Single by Beastie Boys

from the album To the 5 Boroughs
- B-side: Instrumental / A cappella (12")
- Released: November 2004
- Recorded: 2004
- Studio: Oscilloscope Laboratories (Tribeca, New York)
- Genre: East Coast hip-hop; rap rock; alternative hip-hop; political hip-hop; alternative rock;
- Length: 4:18
- Label: Capitol
- Songwriters: Michael Diamond; Adam Horovitz; Adam Yauch; Eugene O'Connor; David Lynn Thomas;
- Producer: Beastie Boys

Beastie Boys singles chronology
| "Now Get Busy" (2004) | "An Open Letter to NYC" (2004) | "The Electric Worm" (2007) |

Music video
- "An Open Letter to NYC" on YouTube

= An Open Letter to NYC =

"An Open Letter to NYC" is a song by American hip-hop group Beastie Boys.
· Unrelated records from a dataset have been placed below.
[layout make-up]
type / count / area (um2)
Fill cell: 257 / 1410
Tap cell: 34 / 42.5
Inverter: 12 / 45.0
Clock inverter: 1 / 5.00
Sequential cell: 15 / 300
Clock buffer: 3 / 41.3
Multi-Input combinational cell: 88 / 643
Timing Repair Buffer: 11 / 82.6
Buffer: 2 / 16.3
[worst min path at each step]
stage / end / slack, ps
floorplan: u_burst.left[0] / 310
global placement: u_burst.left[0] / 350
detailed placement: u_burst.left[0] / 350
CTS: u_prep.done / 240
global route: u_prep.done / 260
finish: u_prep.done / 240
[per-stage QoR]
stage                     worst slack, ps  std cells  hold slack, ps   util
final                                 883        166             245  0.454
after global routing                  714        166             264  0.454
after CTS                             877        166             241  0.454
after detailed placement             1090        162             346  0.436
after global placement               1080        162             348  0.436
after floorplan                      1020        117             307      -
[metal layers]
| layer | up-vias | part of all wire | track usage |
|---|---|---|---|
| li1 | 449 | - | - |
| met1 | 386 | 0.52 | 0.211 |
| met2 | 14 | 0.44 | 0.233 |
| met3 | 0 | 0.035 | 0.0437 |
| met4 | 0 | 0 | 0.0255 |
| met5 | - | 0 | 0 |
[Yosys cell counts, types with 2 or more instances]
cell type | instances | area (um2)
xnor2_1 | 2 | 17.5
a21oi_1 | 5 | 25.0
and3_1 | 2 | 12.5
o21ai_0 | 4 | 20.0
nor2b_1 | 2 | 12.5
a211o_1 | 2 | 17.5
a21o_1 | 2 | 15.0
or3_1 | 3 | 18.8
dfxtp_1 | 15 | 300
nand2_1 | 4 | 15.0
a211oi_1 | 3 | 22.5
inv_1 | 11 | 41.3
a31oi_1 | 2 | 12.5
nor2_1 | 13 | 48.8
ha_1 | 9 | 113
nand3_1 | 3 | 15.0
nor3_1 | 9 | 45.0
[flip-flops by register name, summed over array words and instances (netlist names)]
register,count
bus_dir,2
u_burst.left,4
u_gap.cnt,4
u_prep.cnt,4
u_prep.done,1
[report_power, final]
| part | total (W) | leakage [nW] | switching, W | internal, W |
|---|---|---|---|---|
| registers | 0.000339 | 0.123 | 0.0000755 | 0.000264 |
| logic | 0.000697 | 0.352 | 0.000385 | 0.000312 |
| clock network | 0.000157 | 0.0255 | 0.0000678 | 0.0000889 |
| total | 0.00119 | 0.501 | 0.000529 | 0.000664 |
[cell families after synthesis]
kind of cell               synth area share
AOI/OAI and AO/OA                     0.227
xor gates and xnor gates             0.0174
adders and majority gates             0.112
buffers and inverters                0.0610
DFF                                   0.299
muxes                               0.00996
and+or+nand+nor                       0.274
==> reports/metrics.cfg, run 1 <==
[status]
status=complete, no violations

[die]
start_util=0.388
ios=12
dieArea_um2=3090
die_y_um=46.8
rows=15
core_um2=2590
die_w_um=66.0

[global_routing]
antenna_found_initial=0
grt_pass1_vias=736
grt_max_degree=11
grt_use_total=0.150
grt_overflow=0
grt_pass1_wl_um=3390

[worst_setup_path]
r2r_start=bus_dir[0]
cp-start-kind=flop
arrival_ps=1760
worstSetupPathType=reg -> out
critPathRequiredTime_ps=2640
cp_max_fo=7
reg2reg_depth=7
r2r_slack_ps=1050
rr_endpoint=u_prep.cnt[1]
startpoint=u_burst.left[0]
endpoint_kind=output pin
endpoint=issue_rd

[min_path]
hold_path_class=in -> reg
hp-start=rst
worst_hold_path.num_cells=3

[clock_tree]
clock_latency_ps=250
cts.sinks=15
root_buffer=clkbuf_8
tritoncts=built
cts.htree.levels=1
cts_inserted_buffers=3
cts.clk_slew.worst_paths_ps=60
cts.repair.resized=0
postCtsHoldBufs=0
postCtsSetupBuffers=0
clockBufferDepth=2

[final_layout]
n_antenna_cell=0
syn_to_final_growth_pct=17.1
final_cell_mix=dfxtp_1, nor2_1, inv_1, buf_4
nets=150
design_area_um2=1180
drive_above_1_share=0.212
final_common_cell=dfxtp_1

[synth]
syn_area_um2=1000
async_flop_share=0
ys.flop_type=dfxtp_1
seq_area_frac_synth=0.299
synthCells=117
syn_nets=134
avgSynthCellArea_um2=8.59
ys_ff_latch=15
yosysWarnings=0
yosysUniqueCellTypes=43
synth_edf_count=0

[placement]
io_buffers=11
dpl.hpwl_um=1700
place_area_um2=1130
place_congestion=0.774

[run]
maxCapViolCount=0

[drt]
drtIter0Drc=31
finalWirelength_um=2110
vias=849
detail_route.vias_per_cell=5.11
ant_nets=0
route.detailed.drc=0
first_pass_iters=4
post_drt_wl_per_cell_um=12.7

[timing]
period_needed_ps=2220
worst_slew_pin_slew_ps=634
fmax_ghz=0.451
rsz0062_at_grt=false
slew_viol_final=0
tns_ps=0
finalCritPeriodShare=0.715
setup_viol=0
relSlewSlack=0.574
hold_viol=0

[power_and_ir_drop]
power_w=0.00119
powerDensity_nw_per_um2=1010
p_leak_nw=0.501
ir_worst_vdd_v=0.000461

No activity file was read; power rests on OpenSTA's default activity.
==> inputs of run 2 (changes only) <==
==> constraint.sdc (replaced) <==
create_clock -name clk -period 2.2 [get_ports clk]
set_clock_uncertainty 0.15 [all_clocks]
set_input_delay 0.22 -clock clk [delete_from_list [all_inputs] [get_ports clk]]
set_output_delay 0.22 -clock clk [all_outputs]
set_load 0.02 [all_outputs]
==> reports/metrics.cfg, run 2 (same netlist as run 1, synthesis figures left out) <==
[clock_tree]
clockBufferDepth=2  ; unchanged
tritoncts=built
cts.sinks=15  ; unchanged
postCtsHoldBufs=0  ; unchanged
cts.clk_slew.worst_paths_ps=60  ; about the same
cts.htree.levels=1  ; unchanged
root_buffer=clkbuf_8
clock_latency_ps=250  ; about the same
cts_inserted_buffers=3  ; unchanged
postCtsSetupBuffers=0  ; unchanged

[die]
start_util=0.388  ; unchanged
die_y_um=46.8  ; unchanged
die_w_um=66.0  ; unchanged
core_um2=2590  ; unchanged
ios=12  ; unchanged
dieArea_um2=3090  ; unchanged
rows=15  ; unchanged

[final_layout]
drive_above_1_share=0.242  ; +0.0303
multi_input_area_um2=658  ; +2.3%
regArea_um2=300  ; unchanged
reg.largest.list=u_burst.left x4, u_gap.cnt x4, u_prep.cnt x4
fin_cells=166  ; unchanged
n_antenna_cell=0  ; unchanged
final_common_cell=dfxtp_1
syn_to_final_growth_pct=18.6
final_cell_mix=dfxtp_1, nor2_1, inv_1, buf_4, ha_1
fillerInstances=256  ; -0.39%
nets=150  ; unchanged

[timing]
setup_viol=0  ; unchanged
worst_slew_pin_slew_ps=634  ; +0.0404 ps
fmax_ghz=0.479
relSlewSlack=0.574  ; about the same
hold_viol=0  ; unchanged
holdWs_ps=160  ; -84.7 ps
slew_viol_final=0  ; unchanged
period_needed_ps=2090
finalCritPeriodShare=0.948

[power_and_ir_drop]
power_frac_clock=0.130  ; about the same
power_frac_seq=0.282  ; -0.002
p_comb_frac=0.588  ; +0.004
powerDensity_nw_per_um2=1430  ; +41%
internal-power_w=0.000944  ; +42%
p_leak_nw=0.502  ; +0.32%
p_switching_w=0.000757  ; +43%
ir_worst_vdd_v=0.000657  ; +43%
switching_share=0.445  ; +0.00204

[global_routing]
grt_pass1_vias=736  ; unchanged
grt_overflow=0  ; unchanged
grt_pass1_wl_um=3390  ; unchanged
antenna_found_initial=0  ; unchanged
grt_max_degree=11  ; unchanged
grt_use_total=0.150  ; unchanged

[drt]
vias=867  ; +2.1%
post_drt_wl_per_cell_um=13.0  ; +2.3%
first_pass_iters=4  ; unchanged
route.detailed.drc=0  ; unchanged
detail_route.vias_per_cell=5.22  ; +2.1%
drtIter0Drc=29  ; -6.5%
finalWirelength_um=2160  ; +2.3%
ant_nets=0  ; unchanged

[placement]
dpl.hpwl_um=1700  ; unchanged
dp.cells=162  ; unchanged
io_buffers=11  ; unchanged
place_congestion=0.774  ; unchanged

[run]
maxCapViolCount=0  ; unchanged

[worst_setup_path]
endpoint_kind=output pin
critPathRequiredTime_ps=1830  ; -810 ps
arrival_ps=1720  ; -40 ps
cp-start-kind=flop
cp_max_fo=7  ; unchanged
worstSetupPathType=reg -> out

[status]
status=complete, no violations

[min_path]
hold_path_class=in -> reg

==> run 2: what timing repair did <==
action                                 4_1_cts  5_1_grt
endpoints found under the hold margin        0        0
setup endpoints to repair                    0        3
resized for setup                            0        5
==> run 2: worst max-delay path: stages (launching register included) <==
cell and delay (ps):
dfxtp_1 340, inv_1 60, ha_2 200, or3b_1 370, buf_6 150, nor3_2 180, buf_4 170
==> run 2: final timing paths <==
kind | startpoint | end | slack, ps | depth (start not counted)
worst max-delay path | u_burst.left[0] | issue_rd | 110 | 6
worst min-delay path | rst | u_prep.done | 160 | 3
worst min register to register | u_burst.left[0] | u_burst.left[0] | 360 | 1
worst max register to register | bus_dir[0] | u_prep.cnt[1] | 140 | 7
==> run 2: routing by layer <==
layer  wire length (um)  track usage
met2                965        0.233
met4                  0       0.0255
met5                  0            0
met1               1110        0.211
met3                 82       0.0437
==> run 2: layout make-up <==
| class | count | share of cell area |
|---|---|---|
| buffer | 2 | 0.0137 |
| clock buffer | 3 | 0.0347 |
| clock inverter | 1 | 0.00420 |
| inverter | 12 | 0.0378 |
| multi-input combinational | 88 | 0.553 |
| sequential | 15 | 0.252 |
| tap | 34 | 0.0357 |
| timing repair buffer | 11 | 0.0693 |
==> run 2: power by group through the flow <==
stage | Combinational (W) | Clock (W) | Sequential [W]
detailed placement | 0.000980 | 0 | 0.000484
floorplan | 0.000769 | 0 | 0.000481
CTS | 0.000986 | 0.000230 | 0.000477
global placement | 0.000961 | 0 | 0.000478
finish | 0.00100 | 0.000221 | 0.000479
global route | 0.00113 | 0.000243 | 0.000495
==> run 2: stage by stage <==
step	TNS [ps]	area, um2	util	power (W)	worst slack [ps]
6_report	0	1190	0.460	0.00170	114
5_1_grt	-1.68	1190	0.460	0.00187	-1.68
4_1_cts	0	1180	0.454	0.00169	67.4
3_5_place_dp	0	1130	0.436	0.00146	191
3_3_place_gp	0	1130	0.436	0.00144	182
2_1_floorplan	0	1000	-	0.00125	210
--- src/rtl/lane_steer_datapath.sv ---
module lane_steer_datapath
  import lane_steer_pkg::*;
#(
  parameter int WORD_W = 16
) (
  input  logic              clk,
  input  logic              rstN,
  input  steerCtrl_t        steerStrobes,
  input  logic [WORD_W-1:0] lineInWord,
  input  logic [WORD_W-1:0] hostInWord,
  output logic [WORD_W-1:0] rxOutWord,
  output logic [WORD_W-1:0] txOutWord
);

  localparam int NumLanes = 2;   // lane 0 = receive side, lane 1 = transmit side

  logic [WORD_W-1:0] primW [NumLanes];
  logic [WORD_W-1:0] altW  [NumLanes];
  logic [WORD_W-1:0] outW  [NumLanes];
  logic              selAlt[NumLanes];
  logic              invB  [NumLanes];
  logic              sqB   [NumLanes];

  always_comb begin
    primW[0]  = lineInWord;
    altW[0]   = hostInWord;
    selAlt[0] = steerStrobes.rxFromHost;
    invB[0]   = steerStrobes.rxInvert;
    sqB[0]    = steerStrobes.rxSquelch;
    primW[1]  = hostInWord;
    altW[1]   = lineInWord;
    selAlt[1] = steerStrobes.txFromLine;
    invB[1]   = steerStrobes.txInvert;
    sqB[1]    = steerStrobes.txSquelch;
  end

  for (genvar g = 0; g < NumLanes; g++) begin : gLane
    lane_out_stage #(.WORD_W(WORD_W)) u_stage (
      .clk        (clk),
      .rstN       (rstN),
      .primaryWord(primW[g]),
      .altWord    (altW[g]),
      .useAlt     (selAlt[g]),
      .invert     (invB[g]),
      .squelch    (sqB[g]),
      .outWord    (outW[g])
    );
  end

  assign rxOutWord = outW[0];
  assign txOutWord = outW[1];

endmodule

--- src/rtl/lane_loop_steer.sv ---
module lane_loop_steer
  import lane_steer_pkg::*;
#(
  parameter int WORD_W = 16,
  parameter int ADDR_W = 2
) (
  input  logic              clk,
  input  logic              rstN,
  input  logic              regWrEn,
  input  logic [ADDR_W-1:0] regAddr,
  input  logic [7:0]        regWrData,
  input  logic [WORD_W-1:0] lineInWord,
  input  logic [WORD_W-1:0] hostInWord,
  output logic [WORD_W-1:0] rxOutWord,
  output logic [WORD_W-1:0] txOutWord,
  output logic              cfgError
);

  steerCtrl_t steerStrobes;

  lane_steer_ctrl #(.ADDR_W(ADDR_W)) u_ctrl (
    .clk         (clk),
    .rstN        (rstN),
    .regWrEn     (regWrEn),
    .regAddr     (regAddr),
    .regWrData   (regWrData),
    .steerStrobes(steerStrobes),
    .cfgError    (cfgError)
  );

  lane_steer_datapath #(.WORD_W(WORD_W)) u_dp (
    .clk         (clk),
    .rstN        (rstN),
    .steerStrobes(steerStrobes),
    .lineInWord  (lineInWord),
    .hostInWord  (hostInWord),
    .rxOutWord   (rxOutWord),
    .txOutWord   (txOutWord)
  );

endmodule

--- config.mk ---
export PLATFORM = sky130hd
export DESIGN_NAME = lane_loop_steer
export DESIGN_NICKNAME = d
export VERILOG_FILES = /design/src/rtl/lane_steer_pkg.sv /design/src/rtl/lane_steer_ctrl.sv /design/src/rtl/lane_out_stage.sv /design/src/rtl/lane_steer_datapath.sv /design/src/rtl/lane_loop_steer.sv
export SDC_FILE = /design/constraint.sdc
export NUM_CORES = 1
export LEC_CHECK = 0
export BUFFER_PORTS_ARGS = -buffer_cell sky130_fd_sc_hd__buf_4
export CAP_MARGIN = 40
export CORE_AREA = 8 8 98 65
export DETAILED_ROUTE_END_ITERATION = 7
export DIE_AREA = 0 0 106 73
export PLACE_DENSITY = 0.7
export SLEW_MARGIN = 20
export SYNTH_ARGS = -nofsm -noshare
export SYNTH_HDL_FRONTEND = slang
export SYNTH_SLANG_ARGS = --single-unit
--- constraint.sdc ---
create_clock -name clk -period 1.4 [get_ports clk]
set_input_delay 0.07 -clock clk [delete_from_list [all_inputs] [get_ports clk]]
set_output_delay 0.07 -clock clk [all_outputs]
set_load 0.02 [all_outputs]
## src/rtl/cq_pkg.sv

```systemverilog
package cq_pkg;
  localparam int unsigned CNT_W     = 32;
  localparam int unsigned REG_W     = 64;
  localparam int unsigned CMD_SHIFT = 5;   // 32-byte commands

  typedef enum logic [2:0] {
    CQ_ENABLE = 3'd0,
    CQ_ACTIVE = 3'd1,
    CQ_DBELL  = 3'd2,
    CQ_BASE   = 3'd3,
    CQ_SIZE   = 3'd4,
    CQ_NEXT   = 3'd5,
    CQ_THRESH = 3'd6,
    CQ_COMPL  = 3'd7
  } cq_reg_e;
endpackage

```

## src/rtl/cq_doorbell.sv

```systemverilog
module cq_doorbell
  import cq_pkg::*;
(
  input  logic             clk,
  input  logic             rst_n,
  input  logic             wr,
  input  logic [CNT_W-1:0] wdata,
  input  logic             dec,
  output logic [CNT_W-1:0] count
);
  logic [CNT_W-1:0] count_nx;

  always_comb begin
    count_nx = count - CNT_W'(dec);
    if (wr) begin
      if (&wdata) count_nx = '0;
      else        count_nx = count + wdata - CNT_W'(dec);
    end
  end

  always_ff @(posedge clk or negedge rst_n) begin
    if (!rst_n) count <= '0;
    else if (wr || dec) count <= count_nx;
  end
endmodule

```

## src/rtl/cq_ring_ptr.sv

```systemverilog
module cq_ring_ptr
  import cq_pkg::*;
#(
  parameter int unsigned ADDR_W = 64
) (
  input  logic              clk,
  input  logic              rst_n,
  input  logic              wr,
  input  logic [ADDR_W-1:0] wdata,
  input  logic [CNT_W-1:0]  size,
  input  logic              adv,
  output logic [ADDR_W-1:0] offset
);
  localparam int unsigned SLOT_W = ADDR_W - CMD_SHIFT;

  logic [ADDR_W:0]   slot_inc;
  logic [ADDR_W:0]   size_ext;
  logic [ADDR_W-1:0] offset_nx;

  assign slot_inc = (ADDR_W+1)'(offset[ADDR_W-1:CMD_SHIFT]) + (ADDR_W+1)'(1);
  assign size_ext = (ADDR_W+1)'(size);

  always_comb begin
    if (wr)
      offset_nx = {wdata[ADDR_W-1:CMD_SHIFT], CMD_SHIFT'(0)};
    else if (slot_inc >= size_ext)
      offset_nx = '0;
    else
      offset_nx = {slot_inc[SLOT_W-1:0], CMD_SHIFT'(0)};
  end

  always_ff @(posedge clk or negedge rst_n) begin
    if (!rst_n) offset <= '0;
    else if (wr || adv) offset <= offset_nx;
  end
endmodule

```

## src/rtl/cq_completion.sv

```systemverilog
module cq_completion
  import cq_pkg::*;
(
  input  logic             clk,
  input  logic             rst_n,
  input  logic             done,
  input  logic             wr,
  input  logic [CNT_W-1:0] wdata,
  input  logic             resend,
  input  logic [CNT_W-1:0] thresh,
  output logic [CNT_W-1:0] count,
  output logic             status,
  output logic             irq
);
  logic [CNT_W-1:0] count_nx;
  logic             status_nx;
  logic             irq_nx;

  always_comb begin
    count_nx  = count + CNT_W'(done) - (wr ? wdata : '0);
    status_nx = (thresh != '0) && (count_nx >= thresh);
    irq_nx    = (status_nx && !status) || (wr && resend && status_nx);
  end

  always_ff @(posedge clk or negedge rst_n) begin
    if (!rst_n) begin
      count  <= '0;
      status <= 1'b0;
      irq    <= 1'b0;
    end else begin
      if (wr || done) count <= count_nx;
      status <= status_nx;
      irq    <= irq_nx;
    end
  end
endmodule

```

## src/rtl/cmd_ring_ctrl.sv

```systemverilog
module cmd_ring_ctrl
  import cq_pkg::*;
#(
  parameter int unsigned ADDR_W   = 64,
  parameter int unsigned FLIGHT_W = 8
) (
  input  logic              clk,
  input  logic              rst_n,
  input  logic              reg_we,
  input  logic [2:0]        reg_waddr,
  input  logic [REG_W-1:0]  reg_wdata,
  input  logic [2:0]        reg_raddr,
  output logic [REG_W-1:0]  reg_rdata,
  output logic              fetch_req,
  output logic [ADDR_W-1:0] fetch_addr,
  input  logic              fetch_ack,
  input  logic              cmd_done,
  output logic              cmpl_irq
);
  logic rst_meta_n, rst_sync_n;
  always_ff @(posedge clk or negedge rst_n) begin
    if (!rst_n) begin
      rst_meta_n <= 1'b0;
      rst_sync_n <= 1'b0;
    end else begin
      rst_meta_n <= 1'b1;
      rst_sync_n <= rst_meta_n;
    end
  end

  logic wr_en, wr_dbell, wr_base, wr_size, wr_next, wr_thr, wr_cmpl;
  always_comb begin
    wr_en    = reg_we && (cq_reg_e'(reg_waddr) == CQ_ENABLE);
    wr_dbell = reg_we && (cq_reg_e'(reg_waddr) == CQ_DBELL);
    wr_base  = reg_we && (cq_reg_e'(reg_waddr) == CQ_BASE);
    wr_size  = reg_we && (cq_reg_e'(reg_waddr) == CQ_SIZE);
    wr_next  = reg_we && (cq_reg_e'(reg_waddr) == CQ_NEXT);
    wr_thr   = reg_we && (cq_reg_e'(reg_waddr) == CQ_THRESH);
    wr_cmpl  = reg_we && (cq_reg_e'(reg_waddr) == CQ_COMPL);
  end

  logic              en_q;
  logic [ADDR_W-1:0] base_q;
  logic [CNT_W-1:0]  size_q, thr_q;
  logic [FLIGHT_W-1:0] flight_q, flight_nx;
  logic [CNT_W-1:0]  dbell;
  logic [ADDR_W-1:0] offset;
  logic [CNT_W-1:0]  cmpl_cnt;
  logic              cmpl_status;
  logic              accept, active;

  assign accept    = fetch_req && fetch_ack;
  assign fetch_req = en_q && (dbell != '0);
  assign fetch_addr = base_q + offset;
  assign active    = en_q || (flight_q != '0);
  assign flight_nx = flight_q + FLIGHT_W'(accept) - FLIGHT_W'(cmd_done);

  always_ff @(posedge clk or negedge rst_sync_n) begin
    if (!rst_sync_n) begin
      en_q     <= 1'b0;
      base_q   <= '0;
      size_q   <= '0;
      thr_q    <= '0;
      flight_q <= '0;
    end else begin
      if (wr_en)   en_q   <= reg_wdata[0];
      if (wr_base) base_q <= {reg_wdata[ADDR_W-1:CMD_SHIFT], CMD_SHIFT'(0)};
      if (wr_size) size_q <= reg_wdata[CNT_W-1:0];
      if (wr_thr)  thr_q  <= reg_wdata[CNT_W-1:0];
      if (accept || cmd_done) flight_q <= flight_nx;
    end
  end

  cq_doorbell u_dbell (
    .clk(clk), .rst_n(rst_sync_n), .wr(wr_dbell),
    .wdata(reg_wdata[CNT_W-1:0]), .dec(accept), .count(dbell)
  );

  cq_ring_ptr #(.ADDR_W(ADDR_W)) u_ptr (
    .clk(clk), .rst_n(rst_sync_n), .wr(wr_next),
    .wdata(reg_wdata[ADDR_W-1:0]), .size(size_q), .adv(accept), .offset(offset)
  );

  cq_completion u_cmpl (
    .clk(clk), .rst_n(rst_sync_n), .done(cmd_done), .wr(wr_cmpl),
    .wdata(reg_wdata[CNT_W-1:0]), .resend(reg_wdata[CNT_W+1]),
    .thresh(thr_q), .count(cmpl_cnt), .status(cmpl_status), .irq(cmpl_irq)
  );

  always_comb begin
    reg_rdata = '0;
    case (cq_reg_e'(reg_raddr))
      CQ_ENABLE: reg_rdata = REG_W'(en_q);
      CQ_ACTIVE: reg_rdata = REG_W'(active);
      CQ_DBELL:  reg_rdata = REG_W'(dbell);
      CQ_BASE:   reg_rdata = REG_W'(base_q);
      CQ_SIZE:   reg_rdata = REG_W'(size_q);
      CQ_NEXT:   reg_rdata = REG_W'(offset);
      CQ_THRESH: reg_rdata = REG_W'(thr_q);
      CQ_COMPL:  reg_rdata = REG_W'(cmpl_cnt) | (REG_W'(cmpl_status) << CNT_W);
      default:   reg_rdata = '0;
    endcase
  end
endmodule

```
It was released in November 2004 by Capitol Records as the fourth and final single from their sixth studio album, To the 5 Boroughs (2004). The single entered and peaked at number 38 on the UK Singles Chart. The song was used during the opening credits of an episode of HBO's Taxicab Confessions, and is also included in the video game NBA Street V3. The group performed the song live during the 2004 MTV Europe Music Awards, on November 18, 2004 at the Tor di Valle Hippodrome, in Rome.

==Composition==
The song's lyrics talk about the group's affection for their hometown, New York City. It alludes to the 9/11 terrorist attacks but also implies there are deeper flaws in the system people need to acknowledge and come together as a community, or suffer as a whole.

==Track listing==
===12" vinyl===
- Capitol — 7243 8 16523 1 2

Side A
| No. | Title | Length |
|---|---|---|
| 1. | "An Open Letter to NYC" | 4:18 |
| 2. | "MTL Reppin' for the 514" | 3:01 |

Side B
| No. | Title | Length |
|---|---|---|
| 1. | "An Open Letter to NYC" (Instrumental) | 4:13 |
| 2. | "An Open Letter to NYC" (A cappella) | 3:19 |

===CD===
- Capitol — 6189572, EMI/Parlophone — 70876 19857 2 8

| No. | Title | Length |
|---|---|---|
| 1. | "An Open Letter to NYC" (Andy Wallace Mix) | 4:02 |
| 2. | "An Open Letter to NYC" | 4:22 |
| 3. | "An Open Letter to NYC" (A cappella) | 3:19 |
| 4. | "An Open Letter to NYC" (Instrumental) | 4:13 |

==Charts==

| Chart (2004) | Peak position |
|---|---|
| Dutch Singles Chart | 17 |
| UK Singles Chart | 38 |

==In popular culture==
In the pilot of Succession one of the main characters, Kendall Roy, is introduced singing along to the song on headphones.